Two men have been charged with trying to illegally export nuclear-related material to Iran, the US Justice Department announced on Friday.
Parviz Khaki, an Iranian citizen, was arrested in May by Philippine authorities at the US’ request. The other man, Zongcheng Yi, a Chinese resident, remains a fugitive.
The grand jury charged that in 2008 Khaki asked someone in China to obtain 20 tonnes of C-350 maraging steel from the US for customer in Iran. Maraging steel is especially suited for use in gas centrifuges for uranium enrichment.
In pursuit of the steel, Khaki allegedly began communicating with an undercover US federal agent posing as an illegal exporter.
In a May 2009 e-mail to the undercover agent, Khaki said he sought a magnetic mass spectrometer for the isotopic analysis of gaseous uranium hexafluoride, the government said. Uranium hexafluoride is a chemical compound used to enrich uranium.
In January last year, Khaki also allegedly asked the undercover agent to purchase radioactive sources cobalt-57 and cadmium-109.
Lisa Monaco, the assistant attorney-general in charge of the US Justice Department’s national security division, said the case sheds light on the reach of Iran’s illegal procurement networks.
The indictment alleges that the efforts of the defendants actually did result in the illegal export of lathes and nickel alloy 120 wire from the US through China to Iran. In February 2009, Khaki asked Yi to contact a US company about procuring two Twister Speed Lathes.
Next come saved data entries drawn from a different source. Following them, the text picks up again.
Context: an optimization exercise on an open-source flow, tuned for small area, a short achievable clock period and few clock cycles. The choices shown serve that exercise and are no tape-out recipe. The RTL was checked by simulation tests, not by an equivalence proof against the original design. Power is estimated from default activity; no workload was simulated.

## JK
## dash_vm
module dash_vm (
    input  wire        clk,
    input  wire        rst,           
    input  wire        start,
    input  wire [15:0] prog_len,
    output wire [15:0] prog_addr,
    input  wire [31:0] prog_data,
    input  wire [15:0] pool_len,
    output wire [15:0] pool_addr,
    input  wire [31:0] pool_data,
    output reg  [1:0]  status,
    output wire [2:0]  result_tag,
    output wire [23:0] result_data,
    output reg  [3:0]  fault_kind,
    output reg  [23:0] fault_pc
);
Settings: LEC_CHECK=0, CAP_MARGIN=20, CELL_PAD_IN_SITES_DETAIL_PLACEMENT=1, CORE_MARGIN=2, CORE_UTILIZATION=25, GPL_ROUTABILITY_DRIVEN=1, GPL_TIMING_DRIVEN=1, PLACE_DENSITY=0.4, SETUP_SLACK_MARGIN=5, SLEW_MARGIN=20; clock period 12.0 ns.
run.sh (not shown) runs the stock make flow with config.mk's settings and CLKGATE_MAP_FILE= SYNTH_SCRIPT=/design/flow/synth_recipe.tcl, a recipe that flattens the netlist after the stock synthesis.
Testbench counts of JK, summed over its fixed seeds: cycles 33,857.
The inputs of MS differ from those of JK as listed below.
--- a/flow/design.v
+++ b/flow/design.v
@@ -257,19 +257,16 @@
         begin
             pclr_en <= 1'b1;
             pa      <= pc[15:0] + 16'd2 + ci[15:0];
             state   <= S_MF;
         end
     endtask
     task next_case;
         begin
-            case_vars <= 32'd0;
-            bm        <= 32'd0;
-            bmu       <= 32'd0;
             ci    <= ci + 24'd1;
             cs    <= q + 16'd1;
             pa    <= pc[15:0] + 16'd2 + ci[15:0];
             state <= S_MC_D;
             if (last_case) fault(F_NOMATCH);
         end
     endtask
     task call_upd;
@@ -299,17 +296,17 @@
                 fault(F_SOVF);
             end
         end
     endtask
     always @(posedge clk) begin
         vclr = {FRAMES*32{1'b0}};
         if (pclr_en) vclr[{fp, 5'd0} +: 32] = pclr;
         pclr_en <= 1'b0;
-        pclr    <= (tried & ~bm_n) | bmu_n;
+        pclr    <= (state == S_MC_D) ? tried : (tried & ~bm_n) | bmu_n;
         flt  = 1'b0;
         fk   = 4'd0;
         wq_en <= 1'b0;
         hq_en <= 1'b0;
         if (rst) begin
             status     <= ST_IDLE;
             fault_kind <= 4'd0;
             fault_pc   <= 24'd0;
@@ -492,35 +489,34 @@
                     ret_pc[fpn]  <= pc1;
                     ret_reg[fpn] <= fa;
                     jump_rd(clo_pc);
                 end
             end
             S_MB: begin
                 vhit  <= vc_hit;
                 pa    <= pc[15:0] + 16'd1;   
-                q     <= vc_hit ? vc_tbl + 16'd1 : rpay[15:0];
+                q     <= rpay[15:0];
                 ka    <= rpay[15:0];
                 state <= S_MH_G;
                 if (!rok) fault(F_UNDEF);
                 else if (rtag != T_NUM) fault(F_TAG);
                 else if (rpay[23]) fault(F_IOR);
                 else if (rpay >= {8'd0, klen}) fault(F_IOR);
             end
             S_MH_G: begin
                 sroot <= pool_data;
                 ka    <= q + 16'd1;
                 state <= S_MH_D;
                 if (vhit) begin
-                    cs        <= q;
+                    q         <= vc_tbl + 16'd1;
+                    ka        <= vc_tbl + 16'd2;
+                    cs        <= vc_tbl + 16'd1;
                     ci        <= 24'd0;
                     tried     <= 32'd0;
-                    case_vars <= 32'd0;
-                    bm        <= 32'd0;
-                    bmu       <= 32'd0;
                     usec      <= 1'b1;
                     state     <= S_MC_D;
                 end
             end
             S_MH_D: begin
                 ncases   <= ppay;
                 cs       <= q + 16'd1;
                 q        <= q + 16'd1;
@@ -548,30 +544,30 @@
                 end else begin
                     vc_ok  <= 1'b1;
                     vc_tbl <= cs - 16'd1;
                     vc_fc  <= fc;
                     q     <= cs;
                     ka    <= cs + 16'd1;
                     ci    <= 24'd0;
                     tried <= 32'd0;
-                    case_vars <= 32'd0;
-                    bm    <= 32'd0;
-                    bmu   <= 32'd0;
                     usec  <= 1'b1;
                     state <= S_MC_D;
                 end
                 if (q >= klen) fault(F_IOR);
                 else if (pk == K_MHDR || (pk == K_MVAR && root) ||
                          !(pscalar || pdhdr || pk == K_MVAR)) fault(F_TYPE);
                 else if (item_last && last_case &&
                          (bad_bind || (pk == K_MVAR && ({19'd0, fc} + {1'b0, ppay} > 25'd31))))
                     fault(F_IOR);
             end
             S_MC_D: begin
+                case_vars <= 32'd0;
+                bm        <= 32'd0;
+                bmu       <= 32'd0;
                 usec  <= 1'b0;
                 if (rscalar) begin
                     if (smatch) begin
                         finish;
                     end else begin
                         q  <= q + 16'd1;
                         ka <= q + 16'd2;
                         next_case;
==> results.txt <==
MS: PASS, flow complete, no timing, DRC or antenna violations. Compared with JK, MS shows a lower critical path buffer and inverter count. MS vs JK — transition time at the pin with the least slew margin dropped 0.061 ns. Looking at JK and MS, the row count is a wash. Between MS and JK, the final non-filler cell area does not differ in any meaningful way. Comparing JK and MS, placeable core region is lower on JK. The clock power in MS sits about 2% below the value recorded for JK. Between MS and JK, it is MS whose worst-case reg-to-reg path depth is lower, by 3. Max area of the die across JK and MS: MS.
Testbench counts of MS, summed over its fixed seeds: cycles 33,857.

==> what the ideal ports hide <==
The results above use ideal ports. As a check the final layouts listed here were re-extracted and re-timed, cells and wires unchanged. Step 1: set_driving_cell puts a clkbuf_16 on clk and a buf_2 on each other input, an assumption about the parent block. Step 2 also shifts input and output timing later by t, the mid clock arrival at the registers, as if the neighbouring blocks saw the same clock. Three values: ideal ports, drivers, drivers and shift; two values: the first two.
run	shift t [ns]	slack for setup (ns)	latest minus earliest clock arrival (ns)
JK	1.300	4.521 / 4.521 / 3.739	0.166 / 0.166
MS	1.282	4.369 / 4.369 / 4.025	0.134 / 0.134
After both steps setup and hold are still met in every run listed. For JK, which loses most, drivers alone change the setup slack by 0.000 ns; drivers and shift together by -0.782 ns.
Yi allegedly purchased these items and arranged for them to be shipped from the US to Hong Kong and ultimately to Iran in June 2009.
Khaki and Yi are each charged with one count of conspiracy to violate the International Emergency Economic Powers Act, one count of conspiring to defraud the US, two counts of smuggling, two counts of illegally exporting US goods to Iran and one count of conspiracy to engage in money laundering.
Both defendants face a maximum sentence of 70 years in prison if convicted on all counts.